Fluctuations When Driving Between Nonequilibrium Steady States

TL;DR

This paper extends fluctuation theorems to transitions between nonequilibrium steady states in biological systems, revealing universal thermodynamic constraints and implications for energy expenditure and control in far-from-equilibrium processes.

Contribution

It generalizes the Crooks fluctuation theorem to NESS transitions without dual dynamics, providing new insights into thermodynamic constraints and control in biological systems.

Findings

Derived constraints on excess thermodynamic quantities in NESS transitions

Extended fluctuation theorems to systems driven far from equilibrium

Applied theory to analyze ion channel conformational dynamics

Abstract

Maintained by environmental fluxes, biological systems are thermodynamic processes that operate far from equilibrium without detailed-balance dynamics.
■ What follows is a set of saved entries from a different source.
File: src/design/page_replacement_fifo_lru_assert.svh
// ----------------------------------------------------------------------------
// page_replacement_fifo_lru_assert.svh
// Assertion macros used by the page replacement sequencer.
// ----------------------------------------------------------------------------
`ifndef PAGE_REPLACEMENT_FIFO_LRU_ASSERT_SVH
`define PAGE_REPLACEMENT_FIFO_LRU_ASSERT_SVH

`ifndef NO_ASSERTIONS
// property that must hold at every clock edge outside reset
`define PRFL_ASSERT(lbl, prop, msg) \
	lbl: assert property (@(posedge clk) disable iff (!arst_n) (prop)) else $error(msg);
// antecedent this cycle implies consequent in the next cycle
`define PRFL_ASSERT_NEXT(lbl, ante, cons, msg) \
	lbl: assert property (@(posedge clk) disable iff (!arst_n) (ante) |=> (cons)) \
		else $error(msg);
`else
`define PRFL_ASSERT(lbl, prop, msg)
`define PRFL_ASSERT_NEXT(lbl, ante, cons, msg)
`endif

`endif

File: src/design/prfl_pkg.sv
// ----------------------------------------------------------------------------
// prfl_pkg
// Types and constants of the page replacement block.
// ----------------------------------------------------------------------------
`timescale 1ns / 1ps

package prfl_pkg;

	// field widths
	localparam int PAGE_BITS    = 8;
	localparam int COUNT_W      = 16;
	localparam int SLOT_FIELD_W = 3;
	localparam int FRAMES_W     = 4;

	localparam logic [COUNT_W-1:0] COUNT_MAX = '1;

	// register indexes (address bit 2)
	localparam logic REG_POLICY = 1'b0;
	localparam logic REG_FRAMES = 1'b1;

	// register reset values
	localparam logic                POLICY_RESET = 1'b1;
	localparam logic [FRAMES_W-1:0] FRAMES_RESET = 4'd3;

	// policy codes
	localparam logic POLICY_FIFO = 1'b0;
	localparam logic POLICY_LRU  = 1'b1;

	typedef struct packed {
		logic [PAGE_BITS-1:0] page_number;
		logic                 restart;
	} prfl_req_t;

	typedef struct packed {
		logic                    fault;
		logic [SLOT_FIELD_W-1:0] hit_slot;
		logic                    evicted_valid;
		logic [PAGE_BITS-1:0]    evicted_page;
		logic [COUNT_W-1:0]      fault_total;
	} prfl_rsp_t;

	typedef struct packed {
		logic                policy_mode;
		logic [FRAMES_W-1:0] frames_in_use;
	} prfl_cfg_t;

	typedef struct packed {
		logic capture;
		logic exec;
	} prfl_cmd_t;

endpackage

File: src/design/prfl_regs.sv
// ----------------------------------------------------------------------------
// prfl_regs
// APB configuration registers: replacement policy and frame count.
// ----------------------------------------------------------------------------
`timescale 1ns / 1ps

module prfl_regs import prfl_pkg::*; (
	input  logic        clk,
	input  logic        arst_n,
	input  logic        psel,
	input  logic        penable,
	input  logic        pwrite,
	input  logic [2:0]  paddr,
	input  logic [31:0] pwdata,
	output logic [31:0] prdata,
	output logic        pready,
	output prfl_cfg_t   cfg
);

	logic                policy_q;
	logic [FRAMES_W-1:0] frames_q;
	logic                wr_en;

	assign pready = 1'b1;
	assign wr_en  = psel && penable && pwrite;

	// register write on the access phase
	always_ff @(posedge clk or negedge arst_n) begin
		if (!arst_n) begin
			policy_q <= POLICY_RESET;
			frames_q <= FRAMES_RESET;
		end else if (wr_en) begin
			unique case (paddr[2])
				REG_POLICY: policy_q <= pwdata[0];
				REG_FRAMES: frames_q <= pwdata[FRAMES_W-1:0];
				default: ;
			endcase
		end
	end

	// read back
	always_comb begin
		unique case (paddr[2])
			REG_POLICY: prdata = {31'b0, policy_q};
			REG_FRAMES: prdata = {{(32-FRAMES_W){1'b0}}, frames_q};
			default:    prdata = '0;
		endcase
	end

	assign cfg.policy_mode   = policy_q;
	assign cfg.frames_in_use = frames_q;

endmodule

File: src/design/prfl_datapath.sv
// ----------------------------------------------------------------------------
// prfl_datapath
// Frame list, parallel search, list shift, fault counter and result register.
// ----------------------------------------------------------------------------
`timescale 1ns / 1ps

module prfl_datapath import prfl_pkg::*; #(
	parameter int MAX_FRAMES = 8
) (
	input  logic      clk,
	input  logic      arst_n,
	input  prfl_cmd_t cmd,
	input  prfl_cfg_t cfg,
	input  prfl_req_t req,
	output prfl_rsp_t rsp
);

	localparam int SLOT_W = (MAX_FRAMES > 1) ? $clog2(MAX_FRAMES) : 1;
	localparam logic [7:0] MAXF8 = 8'(MAX_FRAMES);

	prfl_req_t            req_q;
	prfl_rsp_t            rsp_q;
	logic [PAGE_BITS-1:0] page_q [MAX_FRAMES];
	logic [MAX_FRAMES-1:0] valid_q;
	logic [COUNT_W-1:0]   cnt_q;

	logic [7:0]            fiu8, n8, last8;
	logic [SLOT_W-1:0]     last_idx, slot, sh_last;
	logic [SLOT_W+2:0]     slot_ext;
	logic [MAX_FRAMES-1:0] valid_eff;
	logic                  found, do_shift, ev_valid;
	logic [COUNT_W-1:0]    cnt_base, cnt_next;

	// clamp frame count to 1..MAX_FRAMES
	always_comb begin
		fiu8 = {{(8-FRAMES_W){1'b0}}, cfg.frames_in_use};
		if (fiu8 == 8'd0)
			n8 = 8'd1;
		else if (fiu8 > MAXF8)
			n8 = MAXF8;
		else
			n8 = fiu8;
		last8    = n8 - 8'd1;
		last_idx = last8[SLOT_W-1:0];
	end

	// restart clears the list and count ahead of the lookup
	assign valid_eff = req_q.restart ? '0 : valid_q;
	assign cnt_base  = req_q.restart ? '0 : cnt_q;

	// compare all in-use frames, highest matching position wins
	always_comb begin
		found = 1'b0;
		slot  = '0;
		for (int i = 0; i < MAX_FRAMES; i++) begin
			if (valid_eff[i] && (page_q[i] == req_q.page_number) &&
			    (SLOT_W'(i) <= last_idx)) begin
				found = 1'b1;
				slot  = SLOT_W'(i);
			end
		end
	end

	assign ev_valid = !found && valid_eff[last_idx];
	assign do_shift = !found || (cfg.policy_mode == POLICY_LRU);
	assign sh_last  = found ? slot : last_idx;
	assign slot_ext = {3'b000, slot};
	assign cnt_next = (!found && (cnt_base != COUNT_MAX)) ? cnt_base + 1'b1 : cnt_base;

	// request capture
	always_ff @(posedge clk) begin
		if (cmd.capture)
			req_q <= req;
	end

	// frame pages: shift back and insert at the front
	always_ff @(posedge clk) begin
		if (cmd.exec && do_shift) begin
			page_q[0] <= req_q.page_number;
			for (int i = 1; i < MAX_FRAMES; i++) begin
				if (SLOT_W'(i) <= sh_last)
					page_q[i] <= page_q[i-1];
			end
		end
	end

	// valid bits and fault counter
	always_ff @(posedge clk or negedge arst_n) begin
		if (!arst_n) begin
			valid_q <= '0;
			cnt_q   <= '0;
		end else if (cmd.exec) begin
			cnt_q <= cnt_next;
			if (do_shift) begin
				valid_q[0] <= 1'b1;
				for (int i = 1; i < MAX_FRAMES; i++) begin
					if (SLOT_W'(i) <= sh_last)
						valid_q[i] <= valid_eff[i-1];
					else
						valid_q[i] <= valid_eff[i];
				end
			end else begin
				valid_q <= valid_eff;
			end
		end
	end

	// result register
	always_ff @(posedge clk) begin
		if (cmd.exec) begin
			rsp_q.fault         <= !found;
			rsp_q.hit_slot      <= found ? slot_ext[2:0] : '0;
			rsp_q.evicted_valid <= ev_valid;
			rsp_q.evicted_page  <= ev_valid ? page_q[last_idx] : '0;
			rsp_q.fault_total   <= cnt_next;
		end
	end

	assign rsp = rsp_q;

endmodule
Yet, they often exhibit well defined nonequilibrium steady states (NESSs). More importantly, critical thermodynamic functionality arises directly from transitions among their NESSs, driven by environmental switching. Here, we identify constraints on excess thermodynamic quantities that ride above the NESS housekeeping background. We do this by extending the Crooks fluctuation theorem to transitions among NESSs, without invoking an unphysical dual dynamics. This and corresponding integral fluctuation theorems determine how much work must be expended when controlling systems maintained far from equilibrium. This generalizes feedback control theory, showing that Maxwellian Demons can leverage mesoscopic-state information to take advantage of the excess energetics in NESS transitions. Altogether, these point to universal thermodynamic laws that are immediately applicable to the accessible degrees of freedom within the effective dynamic at any emergent level of hierarchical organization. By way of illustration, this readily allows analyzing a voltage-gated sodium ion channel whose molecular conformational dynamics play a critical functional role in propagating action potentials in mammalian neuronal membranes.